### Problem requirements
Below are several records. Retype exactly those lines running from the one with "flip-flops: 18 / 18 / 33.7" through the one with "multiplexers: 6 / 6 / 5.62", end lines included, and no others.

### Listed records
────────────────
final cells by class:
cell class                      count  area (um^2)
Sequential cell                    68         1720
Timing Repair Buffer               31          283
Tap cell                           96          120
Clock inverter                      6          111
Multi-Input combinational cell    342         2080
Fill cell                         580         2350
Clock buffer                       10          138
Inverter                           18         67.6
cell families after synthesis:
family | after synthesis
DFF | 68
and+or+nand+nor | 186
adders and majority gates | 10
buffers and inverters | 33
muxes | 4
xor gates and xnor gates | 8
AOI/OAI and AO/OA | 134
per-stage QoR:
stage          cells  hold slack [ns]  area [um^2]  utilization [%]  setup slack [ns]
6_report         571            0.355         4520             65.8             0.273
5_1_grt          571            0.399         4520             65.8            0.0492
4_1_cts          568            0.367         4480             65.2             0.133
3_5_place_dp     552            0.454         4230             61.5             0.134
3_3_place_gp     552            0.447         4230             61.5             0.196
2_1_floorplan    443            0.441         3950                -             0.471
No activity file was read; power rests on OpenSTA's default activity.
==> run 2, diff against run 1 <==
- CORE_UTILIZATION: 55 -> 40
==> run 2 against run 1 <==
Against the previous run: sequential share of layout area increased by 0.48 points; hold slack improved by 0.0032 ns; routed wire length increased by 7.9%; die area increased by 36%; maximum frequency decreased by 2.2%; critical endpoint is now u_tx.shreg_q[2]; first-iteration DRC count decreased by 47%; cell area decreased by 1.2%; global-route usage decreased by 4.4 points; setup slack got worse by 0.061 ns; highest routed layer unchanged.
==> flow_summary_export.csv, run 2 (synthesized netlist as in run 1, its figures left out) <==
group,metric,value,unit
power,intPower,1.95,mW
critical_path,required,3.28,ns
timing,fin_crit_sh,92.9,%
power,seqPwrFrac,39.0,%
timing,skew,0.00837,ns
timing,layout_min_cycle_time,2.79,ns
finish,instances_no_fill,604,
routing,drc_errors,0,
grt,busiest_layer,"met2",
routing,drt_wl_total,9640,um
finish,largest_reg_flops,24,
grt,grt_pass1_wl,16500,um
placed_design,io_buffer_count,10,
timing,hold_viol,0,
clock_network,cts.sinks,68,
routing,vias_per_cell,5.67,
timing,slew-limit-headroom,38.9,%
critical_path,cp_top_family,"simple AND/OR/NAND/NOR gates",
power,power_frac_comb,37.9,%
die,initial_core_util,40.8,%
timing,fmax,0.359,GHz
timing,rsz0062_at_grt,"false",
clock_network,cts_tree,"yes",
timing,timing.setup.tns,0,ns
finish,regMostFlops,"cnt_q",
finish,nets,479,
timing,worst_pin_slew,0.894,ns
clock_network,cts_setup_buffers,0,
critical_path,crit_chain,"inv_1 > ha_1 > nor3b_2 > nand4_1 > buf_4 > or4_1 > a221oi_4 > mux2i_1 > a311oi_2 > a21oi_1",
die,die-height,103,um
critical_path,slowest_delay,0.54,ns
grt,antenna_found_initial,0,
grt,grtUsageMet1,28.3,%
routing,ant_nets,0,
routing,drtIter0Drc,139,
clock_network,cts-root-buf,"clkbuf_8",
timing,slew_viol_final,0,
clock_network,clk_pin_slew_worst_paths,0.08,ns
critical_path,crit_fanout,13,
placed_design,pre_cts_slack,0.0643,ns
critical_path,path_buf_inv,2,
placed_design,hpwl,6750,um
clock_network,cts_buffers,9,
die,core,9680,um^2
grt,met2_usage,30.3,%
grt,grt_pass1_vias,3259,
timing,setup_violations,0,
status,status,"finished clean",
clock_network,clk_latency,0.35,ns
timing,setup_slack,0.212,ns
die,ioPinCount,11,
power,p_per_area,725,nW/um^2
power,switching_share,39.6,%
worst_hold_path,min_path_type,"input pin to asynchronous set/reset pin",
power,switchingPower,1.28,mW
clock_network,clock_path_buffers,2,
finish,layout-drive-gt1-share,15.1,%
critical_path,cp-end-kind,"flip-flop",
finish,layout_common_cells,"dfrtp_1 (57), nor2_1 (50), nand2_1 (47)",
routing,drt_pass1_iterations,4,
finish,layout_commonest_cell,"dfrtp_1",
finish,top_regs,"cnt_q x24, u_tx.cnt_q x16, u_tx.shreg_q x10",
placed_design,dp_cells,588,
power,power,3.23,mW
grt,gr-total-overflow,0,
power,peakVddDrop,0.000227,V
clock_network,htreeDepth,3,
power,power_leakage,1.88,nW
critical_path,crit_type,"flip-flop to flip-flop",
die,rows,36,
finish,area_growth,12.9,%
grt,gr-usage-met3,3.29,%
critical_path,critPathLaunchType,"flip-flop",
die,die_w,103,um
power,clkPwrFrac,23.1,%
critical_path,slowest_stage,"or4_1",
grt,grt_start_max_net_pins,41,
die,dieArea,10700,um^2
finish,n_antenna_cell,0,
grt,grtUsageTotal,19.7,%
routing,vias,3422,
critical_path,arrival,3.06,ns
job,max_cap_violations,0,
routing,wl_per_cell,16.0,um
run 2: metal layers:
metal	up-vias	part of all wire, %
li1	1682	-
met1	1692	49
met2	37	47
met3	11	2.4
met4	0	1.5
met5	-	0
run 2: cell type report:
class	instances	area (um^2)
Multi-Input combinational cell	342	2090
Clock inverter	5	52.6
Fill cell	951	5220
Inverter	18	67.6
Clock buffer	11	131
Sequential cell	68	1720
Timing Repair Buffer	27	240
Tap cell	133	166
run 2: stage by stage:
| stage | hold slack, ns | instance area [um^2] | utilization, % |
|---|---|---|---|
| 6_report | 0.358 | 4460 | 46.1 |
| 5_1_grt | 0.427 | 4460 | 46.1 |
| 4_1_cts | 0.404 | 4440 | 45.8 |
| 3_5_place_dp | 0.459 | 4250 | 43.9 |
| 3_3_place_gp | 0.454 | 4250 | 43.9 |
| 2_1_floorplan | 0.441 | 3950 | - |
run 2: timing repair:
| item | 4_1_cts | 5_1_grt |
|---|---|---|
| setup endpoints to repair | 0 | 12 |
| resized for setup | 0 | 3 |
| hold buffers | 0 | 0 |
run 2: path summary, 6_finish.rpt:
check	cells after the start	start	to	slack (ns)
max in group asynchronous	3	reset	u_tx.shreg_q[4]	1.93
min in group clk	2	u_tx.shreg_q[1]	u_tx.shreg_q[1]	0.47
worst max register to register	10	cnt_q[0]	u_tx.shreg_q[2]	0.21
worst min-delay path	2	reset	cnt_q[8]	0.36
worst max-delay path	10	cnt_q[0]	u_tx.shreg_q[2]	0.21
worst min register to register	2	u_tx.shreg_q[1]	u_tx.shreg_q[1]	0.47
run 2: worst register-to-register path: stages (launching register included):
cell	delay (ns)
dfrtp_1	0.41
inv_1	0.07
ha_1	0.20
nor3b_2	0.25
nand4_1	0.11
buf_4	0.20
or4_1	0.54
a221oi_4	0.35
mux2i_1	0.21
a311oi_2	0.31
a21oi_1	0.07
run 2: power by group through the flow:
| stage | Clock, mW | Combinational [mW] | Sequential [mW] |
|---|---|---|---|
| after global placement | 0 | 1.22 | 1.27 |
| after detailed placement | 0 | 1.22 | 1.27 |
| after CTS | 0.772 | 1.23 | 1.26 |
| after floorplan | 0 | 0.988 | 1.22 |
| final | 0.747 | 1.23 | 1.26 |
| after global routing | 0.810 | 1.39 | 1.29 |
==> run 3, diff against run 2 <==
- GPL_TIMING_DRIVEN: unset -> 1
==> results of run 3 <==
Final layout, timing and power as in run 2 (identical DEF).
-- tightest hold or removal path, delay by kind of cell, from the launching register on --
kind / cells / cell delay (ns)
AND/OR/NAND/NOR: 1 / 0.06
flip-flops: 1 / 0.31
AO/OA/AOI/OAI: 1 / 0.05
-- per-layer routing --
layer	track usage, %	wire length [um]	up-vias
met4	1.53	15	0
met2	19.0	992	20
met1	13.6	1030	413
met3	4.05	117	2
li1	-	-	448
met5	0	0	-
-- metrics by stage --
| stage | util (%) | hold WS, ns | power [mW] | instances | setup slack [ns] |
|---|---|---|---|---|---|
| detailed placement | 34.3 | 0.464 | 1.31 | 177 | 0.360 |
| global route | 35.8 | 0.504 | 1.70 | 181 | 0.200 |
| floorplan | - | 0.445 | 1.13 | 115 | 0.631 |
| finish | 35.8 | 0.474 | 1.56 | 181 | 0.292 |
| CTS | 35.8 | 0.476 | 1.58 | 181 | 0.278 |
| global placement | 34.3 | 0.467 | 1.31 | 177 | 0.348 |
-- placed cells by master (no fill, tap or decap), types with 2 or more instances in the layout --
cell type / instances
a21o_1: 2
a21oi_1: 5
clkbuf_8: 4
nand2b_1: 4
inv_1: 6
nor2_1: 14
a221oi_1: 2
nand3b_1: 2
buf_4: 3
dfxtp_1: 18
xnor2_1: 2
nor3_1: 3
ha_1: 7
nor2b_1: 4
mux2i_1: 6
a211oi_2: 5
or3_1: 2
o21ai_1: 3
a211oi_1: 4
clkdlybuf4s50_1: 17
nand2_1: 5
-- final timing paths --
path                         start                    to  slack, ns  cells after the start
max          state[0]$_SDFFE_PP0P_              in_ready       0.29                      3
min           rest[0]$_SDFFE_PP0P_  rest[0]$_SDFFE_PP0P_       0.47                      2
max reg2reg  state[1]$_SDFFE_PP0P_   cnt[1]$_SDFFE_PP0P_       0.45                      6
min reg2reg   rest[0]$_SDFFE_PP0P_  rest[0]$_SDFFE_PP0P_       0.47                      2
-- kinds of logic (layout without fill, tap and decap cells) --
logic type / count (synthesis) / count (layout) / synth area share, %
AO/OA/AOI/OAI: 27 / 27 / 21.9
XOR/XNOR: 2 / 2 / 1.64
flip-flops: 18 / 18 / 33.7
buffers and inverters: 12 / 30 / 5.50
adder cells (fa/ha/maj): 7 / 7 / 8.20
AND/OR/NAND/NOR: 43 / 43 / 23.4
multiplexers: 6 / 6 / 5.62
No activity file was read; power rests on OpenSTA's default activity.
<file path="src/rtl/sysid_read_arbiter.sv">
// Round-robin arbiter sharing one system-ID slave (ID / build timestamp) among
// several requesters, with one read outstanding at a time.
module sysid_read_arbiter #(
  parameter int NUM_REQ      = 4,
  parameter int READ_LATENCY = 0,
  parameter int DATA_W       = 32
) (
  input  logic                clock,
  input  logic                reset,
  input  logic [NUM_REQ-1:0]  req_valid,
  input  logic [NUM_REQ-1:0]  req_address,
  output logic [NUM_REQ-1:0]  req_ready,
  output logic [NUM_REQ-1:0]  rsp_valid,
  output logic [DATA_W-1:0]   rsp_readdata,
  output logic                busy,
  output logic                slv_address,
  output logic                slv_read,
  input  logic [DATA_W-1:0]   slv_readdata
);

  localparam int IDX_W = (NUM_REQ > 1) ? $clog2(NUM_REQ) : 1;
  localparam logic [IDX_W-1:0] LAST_IDX = IDX_W'(NUM_REQ - 1);
  localparam logic [1:0]       CNT_INIT = 2'(READ_LATENCY);

  typedef enum logic [1:0] {
    IDLE = 2'd0,
    XFER = 2'd1,
    RESP = 2'd2
  } state_t;

  state_t           state_r;
  state_t           state_s;
  logic [1:0]       cnt_r;
  logic [1:0]       cnt_s;
  logic [IDX_W-1:0] last_grant_r;
  logic [IDX_W-1:0] winner_r;
  logic             addr_r;
  logic [IDX_W-1:0] pick_s;
  logic [IDX_W-1:0] cand_s;
  logic             found_s;
  logic             accept_s;
  logic             capture_s;

  // Round-robin search upward from the requester after the last grant.
  always_comb begin
    found_s = 1'b0;
    pick_s  = last_grant_r;
    cand_s  = last_grant_r;
    for (int k = 1; k <= NUM_REQ; k++) begin
      cand_s = IDX_W'((int'(last_grant_r) + k) % NUM_REQ);
      if (!found_s && req_valid[cand_s]) begin
        found_s = 1'b1;
        pick_s  = cand_s;
      end else begin
        found_s = found_s;
      end
    end
  end

  // Next-state logic: accept in IDLE, count out the slave latency in XFER.
  always_comb begin
    state_s   = state_r;
    cnt_s     = cnt_r;
    accept_s  = 1'b0;
    capture_s = 1'b0;
    case (state_r)
      IDLE: begin
        if (found_s) begin
          accept_s = 1'b1;
          cnt_s    = CNT_INIT;
          state_s  = XFER;
        end else begin
          state_s  = IDLE;
        end
      end
      XFER: begin
        if (cnt_r == 2'd0) begin
          capture_s = 1'b1;
          state_s   = RESP;
        end else begin
          cnt_s     = cnt_r - 2'd1;
        end
      end
      RESP:    state_s = IDLE;
      default: state_s = IDLE;
    endcase
  end

  // Output decode; reset gates the combinational accept path immediately.
  always_comb begin
    req_ready   = {NUM_REQ{1'b0}};
    rsp_valid   = {NUM_REQ{1'b0}};
    slv_read    = (state_r == XFER);
    busy        = !reset && (accept_s || (state_r != IDLE));
    if (state_r == XFER) begin
      slv_address = addr_r;
    end else begin
      slv_address = 1'b0;
    end
    if (accept_s && !reset) begin
      req_ready[pick_s] = 1'b1;
    end else begin
      req_ready = {NUM_REQ{1'b0}};
    end
    if (state_r == RESP) begin
      rsp_valid[winner_r] = 1'b1;
    end else begin
      rsp_valid = {NUM_REQ{1'b0}};
    end
  end

  // State, grant bookkeeping and read-data capture.
  always_ff @(posedge clock or posedge reset) begin
    if (reset) begin
      state_r      <= IDLE;
      cnt_r        <= 2'd0;
      last_grant_r <= LAST_IDX;
      winner_r     <= {IDX_W{1'b0}};
      addr_r       <= 1'b0;
      rsp_readdata <= {DATA_W{1'b0}};
    end else begin
      state_r <= state_s;
      cnt_r   <= cnt_s;
      if (accept_s) begin
        winner_r     <= pick_s;
        addr_r       <= req_address[pick_s];
        last_grant_r <= pick_s;
      end
      if (capture_s) begin
        rsp_readdata <= slv_readdata;
      end
    end
  end

endmodule
</file>
## config.mk

```make
export PLATFORM = sky130hd
export DESIGN_NAME = mult_result_fifo
export DESIGN_NICKNAME = d
export VERILOG_FILES = /design/src/rtl/mult_result_fifo.sv
export SDC_FILE = /design/constraint.sdc
export NUM_CORES = 1
export LEC_CHECK = 0
export ABC_AREA = 1
export CAP_MARGIN = 20
export CORE_ASPECT_RATIO = 0.7
export CORE_UTILIZATION = 56
export DETAILED_ROUTE_END_ITERATION = 10
export GPL_TIMING_DRIVEN = 0
export PLACE_DENSITY = 0.78
export SLEW_MARGIN = 20
export SYNTH_ARGS = -nofsm -noshare
export SYNTH_HDL_FRONTEND = slang
export SYNTH_SLANG_ARGS = --single-unit
```

## constraint.sdc

```tcl
create_clock -name clk -period 3.9 [get_ports clk]
set_input_delay 0.78 -clock clk [delete_from_list [all_inputs] [get_ports clk]]
set_output_delay 0.78 -clock clk [all_outputs]
set_load 0.01 [all_outputs]
```
File: src/rtl/tt_um_hoene_gap_timer.sv
// Idle-gap detector: counts clocks since the last bit strobe and flags the
// single cycle on which the idle run reaches GAP_CYCLES.
module tt_um_hoene_gap_timer #(
    parameter int unsigned GAP_CYCLES = 64,
    parameter int unsigned GAP_W      = 7
) (
    input  logic clk,
    input  logic rst,
    input  logic bit_valid,
    output logic gap_hit
);

    localparam logic [GAP_W-1:0] GapMax  = GAP_W'(GAP_CYCLES);
    localparam logic [GAP_W-1:0] GapLast = GAP_W'(GAP_CYCLES - 1);

    logic [GAP_W-1:0] gap_cnt_q, gap_cnt_d;

    always_comb begin
        gap_cnt_d = gap_cnt_q;
        if (bit_valid) begin
            gap_cnt_d = '0;
        end else if (gap_cnt_q != GapMax) begin
            gap_cnt_d = gap_cnt_q + GAP_W'(1);
        end
    end

    always_ff @(posedge clk or posedge rst) begin
        if (rst) begin
            gap_cnt_q <= '0;
        end else begin
            gap_cnt_q <= gap_cnt_d;
        end
    end

    // Saturation above GapLast keeps this a one-shot per idle run.
    assign gap_hit = (gap_cnt_q == GapLast) && !bit_valid;

endmodule
--- config.mk ---
export PLATFORM = sky130hd
export DESIGN_NAME = mmio_uart_tx
export DESIGN_NICKNAME = d
export VERILOG_FILES = /design/src/rtl/mmio_uart_tx.sv
export SDC_FILE = /design/constraint.sdc
export NUM_CORES = 1
export LEC_CHECK = 0
export ABC_AREA = 1
export BUFFER_PORTS_ARGS = -buffer_cell sky130_fd_sc_hd__buf_2
export CAP_MARGIN = 20
export CORE_UTILIZATION = 30
export CTS_CLUSTER_SIZE = 20
export DETAILED_ROUTE_END_ITERATION = 7
export GPL_TIMING_DRIVEN = 1
export PLACE_DENSITY = 0.56
export SKIP_CTS_REPAIR_TIMING = 1
export SLEW_MARGIN = 20
export SYNTH_ARGS = -nofsm -noshare
export SYNTH_HDL_FRONTEND = slang
export SYNTH_SLANG_ARGS = --single-unit
--- constraint.sdc ---
create_clock -name clk -period 7.6 [get_ports clk]
set_clock_uncertainty 0.2 [all_clocks]
set_input_delay 0.38 -clock clk [delete_from_list [all_inputs] [get_ports clk]]
set_output_delay 0.38 -clock clk [all_outputs]
set_load 0.1 [all_outputs]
────────────────
### Response area
flip-flops: 18 / 18 / 33.7
buffers and inverters: 12 / 30 / 5.50
adder cells (fa/ha/maj): 7 / 7 / 8.20
AND/OR/NAND/NOR: 43 / 43 / 23.4
multiplexers: 6 / 6 / 5.62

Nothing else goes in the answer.